便秘のある人は5倍ガンになりやすい
2019年にSundbollらは、デンマークでの大規模調査で便秘のある人は消化器癌になるリスクが5倍上がることを報告しました。卵巣癌のリスクは7倍に上がりますが、それ以外の非消化器癌のリスクは上がりません。
糞便中の発癌物質の結腸粘膜への接触時間が長くなること、腸内フローラが乱れが発癌に繋がることなどを指摘しています。
2018年にLarkinらは、進行がんにおいて、便秘の合併率が40%〜90%であることを報告しています。
2017年にWickhamは、総論で便秘は癌患者の60%に合併することを指摘しています。
便秘の記事も沢山書いてきましたが、根治療法は第一にグルテンフリー・カゼインフリーです。
小麦に含まれるグルテンと乳製品に含まれるカゼインは、オピオイド様ペプチドに変化することが知られています。
オピオイド鎮痛薬は、がん痛や慢性疼痛に対し、一般的な鎮痛薬が効かないときに用いられます。 強力な鎮痛作用をもつ半面、副作用として頑固な便秘を起こしやすいのが難点です。 これをオピオイド誘発性便秘症と言います。

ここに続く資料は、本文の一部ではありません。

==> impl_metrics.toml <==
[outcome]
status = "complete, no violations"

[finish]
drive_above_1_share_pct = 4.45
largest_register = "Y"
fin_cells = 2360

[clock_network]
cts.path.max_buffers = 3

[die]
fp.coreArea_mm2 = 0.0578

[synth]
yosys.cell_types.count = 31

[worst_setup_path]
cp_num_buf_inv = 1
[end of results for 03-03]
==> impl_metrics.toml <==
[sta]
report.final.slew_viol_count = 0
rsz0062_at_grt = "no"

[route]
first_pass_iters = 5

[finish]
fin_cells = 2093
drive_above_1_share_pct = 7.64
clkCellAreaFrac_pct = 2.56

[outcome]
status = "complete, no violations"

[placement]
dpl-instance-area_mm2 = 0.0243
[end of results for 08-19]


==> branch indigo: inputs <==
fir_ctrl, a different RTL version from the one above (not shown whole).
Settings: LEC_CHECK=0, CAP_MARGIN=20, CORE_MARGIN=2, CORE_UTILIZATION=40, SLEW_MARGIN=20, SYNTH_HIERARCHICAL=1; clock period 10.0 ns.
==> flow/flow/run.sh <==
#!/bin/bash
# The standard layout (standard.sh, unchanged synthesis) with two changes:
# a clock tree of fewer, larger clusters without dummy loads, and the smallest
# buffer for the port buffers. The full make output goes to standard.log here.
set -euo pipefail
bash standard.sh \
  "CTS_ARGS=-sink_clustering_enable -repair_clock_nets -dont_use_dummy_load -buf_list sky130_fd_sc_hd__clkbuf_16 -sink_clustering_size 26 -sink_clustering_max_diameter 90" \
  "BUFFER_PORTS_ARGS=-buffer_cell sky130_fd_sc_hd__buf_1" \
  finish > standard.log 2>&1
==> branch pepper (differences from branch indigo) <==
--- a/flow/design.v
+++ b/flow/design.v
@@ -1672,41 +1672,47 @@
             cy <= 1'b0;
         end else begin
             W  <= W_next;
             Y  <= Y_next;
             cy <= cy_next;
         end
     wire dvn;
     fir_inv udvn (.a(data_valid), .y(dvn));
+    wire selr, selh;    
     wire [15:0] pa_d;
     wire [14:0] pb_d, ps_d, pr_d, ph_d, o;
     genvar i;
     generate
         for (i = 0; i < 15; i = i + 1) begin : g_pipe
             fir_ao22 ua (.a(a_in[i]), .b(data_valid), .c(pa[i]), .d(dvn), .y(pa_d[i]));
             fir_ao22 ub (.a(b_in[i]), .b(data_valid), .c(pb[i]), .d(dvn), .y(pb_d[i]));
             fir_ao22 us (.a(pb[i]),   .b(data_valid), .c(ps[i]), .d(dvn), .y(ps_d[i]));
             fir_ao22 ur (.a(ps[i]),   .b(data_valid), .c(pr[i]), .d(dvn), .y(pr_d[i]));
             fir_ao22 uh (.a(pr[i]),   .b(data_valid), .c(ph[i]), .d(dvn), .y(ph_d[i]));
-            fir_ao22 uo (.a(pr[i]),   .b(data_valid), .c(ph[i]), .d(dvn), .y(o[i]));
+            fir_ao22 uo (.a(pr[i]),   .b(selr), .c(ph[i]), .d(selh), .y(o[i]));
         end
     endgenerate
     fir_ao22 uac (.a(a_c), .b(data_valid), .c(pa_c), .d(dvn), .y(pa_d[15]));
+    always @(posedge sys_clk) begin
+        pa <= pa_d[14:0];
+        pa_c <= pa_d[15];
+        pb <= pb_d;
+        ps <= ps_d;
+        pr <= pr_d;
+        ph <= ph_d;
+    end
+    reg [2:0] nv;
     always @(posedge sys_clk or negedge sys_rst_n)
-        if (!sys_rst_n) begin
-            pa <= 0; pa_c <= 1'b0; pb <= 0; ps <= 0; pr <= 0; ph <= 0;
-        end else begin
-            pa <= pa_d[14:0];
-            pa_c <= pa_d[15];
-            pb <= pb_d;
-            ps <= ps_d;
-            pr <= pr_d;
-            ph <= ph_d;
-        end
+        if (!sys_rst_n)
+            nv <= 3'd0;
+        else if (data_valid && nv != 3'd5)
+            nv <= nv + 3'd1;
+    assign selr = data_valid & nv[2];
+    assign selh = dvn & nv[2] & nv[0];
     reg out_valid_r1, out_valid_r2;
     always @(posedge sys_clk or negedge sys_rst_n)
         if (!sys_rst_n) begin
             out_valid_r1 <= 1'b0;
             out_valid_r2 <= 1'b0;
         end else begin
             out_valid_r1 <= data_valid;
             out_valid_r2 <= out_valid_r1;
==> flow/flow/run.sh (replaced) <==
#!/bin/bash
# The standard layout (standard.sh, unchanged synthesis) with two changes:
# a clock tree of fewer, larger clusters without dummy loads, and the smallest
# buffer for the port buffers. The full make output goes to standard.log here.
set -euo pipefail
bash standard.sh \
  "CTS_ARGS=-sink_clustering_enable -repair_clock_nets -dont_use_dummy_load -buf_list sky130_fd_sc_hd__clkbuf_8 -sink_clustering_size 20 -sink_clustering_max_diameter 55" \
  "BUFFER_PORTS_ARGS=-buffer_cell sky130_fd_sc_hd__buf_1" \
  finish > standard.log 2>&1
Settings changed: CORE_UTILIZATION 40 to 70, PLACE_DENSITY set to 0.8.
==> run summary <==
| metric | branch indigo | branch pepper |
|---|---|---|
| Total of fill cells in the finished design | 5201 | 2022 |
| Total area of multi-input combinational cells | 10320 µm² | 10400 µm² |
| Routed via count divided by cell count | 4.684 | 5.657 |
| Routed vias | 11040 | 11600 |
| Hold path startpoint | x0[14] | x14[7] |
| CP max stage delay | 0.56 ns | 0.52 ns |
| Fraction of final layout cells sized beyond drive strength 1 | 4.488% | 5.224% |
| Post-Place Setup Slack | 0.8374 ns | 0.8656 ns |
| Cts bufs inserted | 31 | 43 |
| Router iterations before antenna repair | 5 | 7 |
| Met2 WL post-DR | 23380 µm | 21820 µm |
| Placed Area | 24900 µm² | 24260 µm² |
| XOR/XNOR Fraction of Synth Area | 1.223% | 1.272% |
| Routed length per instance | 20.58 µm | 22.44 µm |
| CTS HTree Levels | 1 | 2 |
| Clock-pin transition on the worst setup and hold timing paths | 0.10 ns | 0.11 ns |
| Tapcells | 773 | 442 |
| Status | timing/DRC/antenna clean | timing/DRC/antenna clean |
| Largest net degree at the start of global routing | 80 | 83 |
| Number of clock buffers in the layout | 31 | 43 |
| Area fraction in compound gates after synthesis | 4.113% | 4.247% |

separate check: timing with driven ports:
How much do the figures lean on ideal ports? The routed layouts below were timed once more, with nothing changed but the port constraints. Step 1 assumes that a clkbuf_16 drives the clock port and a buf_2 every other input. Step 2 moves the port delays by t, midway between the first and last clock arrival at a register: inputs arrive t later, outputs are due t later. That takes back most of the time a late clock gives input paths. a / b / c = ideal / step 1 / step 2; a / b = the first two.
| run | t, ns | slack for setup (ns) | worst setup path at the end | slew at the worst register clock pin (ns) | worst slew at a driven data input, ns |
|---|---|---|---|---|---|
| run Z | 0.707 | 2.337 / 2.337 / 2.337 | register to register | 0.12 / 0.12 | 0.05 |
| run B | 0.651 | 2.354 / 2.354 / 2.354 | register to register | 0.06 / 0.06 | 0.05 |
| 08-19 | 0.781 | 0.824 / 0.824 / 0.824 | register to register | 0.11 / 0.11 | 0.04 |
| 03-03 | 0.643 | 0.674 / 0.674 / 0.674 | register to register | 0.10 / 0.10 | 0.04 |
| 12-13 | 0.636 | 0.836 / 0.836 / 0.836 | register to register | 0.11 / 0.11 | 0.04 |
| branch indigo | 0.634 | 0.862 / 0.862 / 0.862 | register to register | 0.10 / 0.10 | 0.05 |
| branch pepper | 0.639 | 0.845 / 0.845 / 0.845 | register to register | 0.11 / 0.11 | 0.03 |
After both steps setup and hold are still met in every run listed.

オピオイドペプチドは消化管を麻痺させて、大腸の蠕動運動を遅らせて便秘にするだけでなく、小腸の蠕動運動を遅らせて下痢になる場合もあります。後者がSIBOです。
小麦製品・乳製品は便秘の原因にも、下痢にも原因になり得ます。
グルテンフリー・カゼインフリーが実践出来ても、まだ便秘傾向がある人は食物繊維が足りません。
食物繊維を摂取するための野菜と果物はビックリするぐらい摂らないと快便にはなりません。
腸内細菌が作る短鎖脂肪酸がエネルギー源になって、大腸の蠕動運動を促します。この短鎖脂肪酸は全身にレセプターがある主要な代謝物なので、便秘がある=短鎖脂肪酸が足りないことは、癌だけでなく様々な病態に繋がります。
犬や猫のように、うんちをしてもお尻を拭く必要がないくらい快便にしないと健康にはなれません。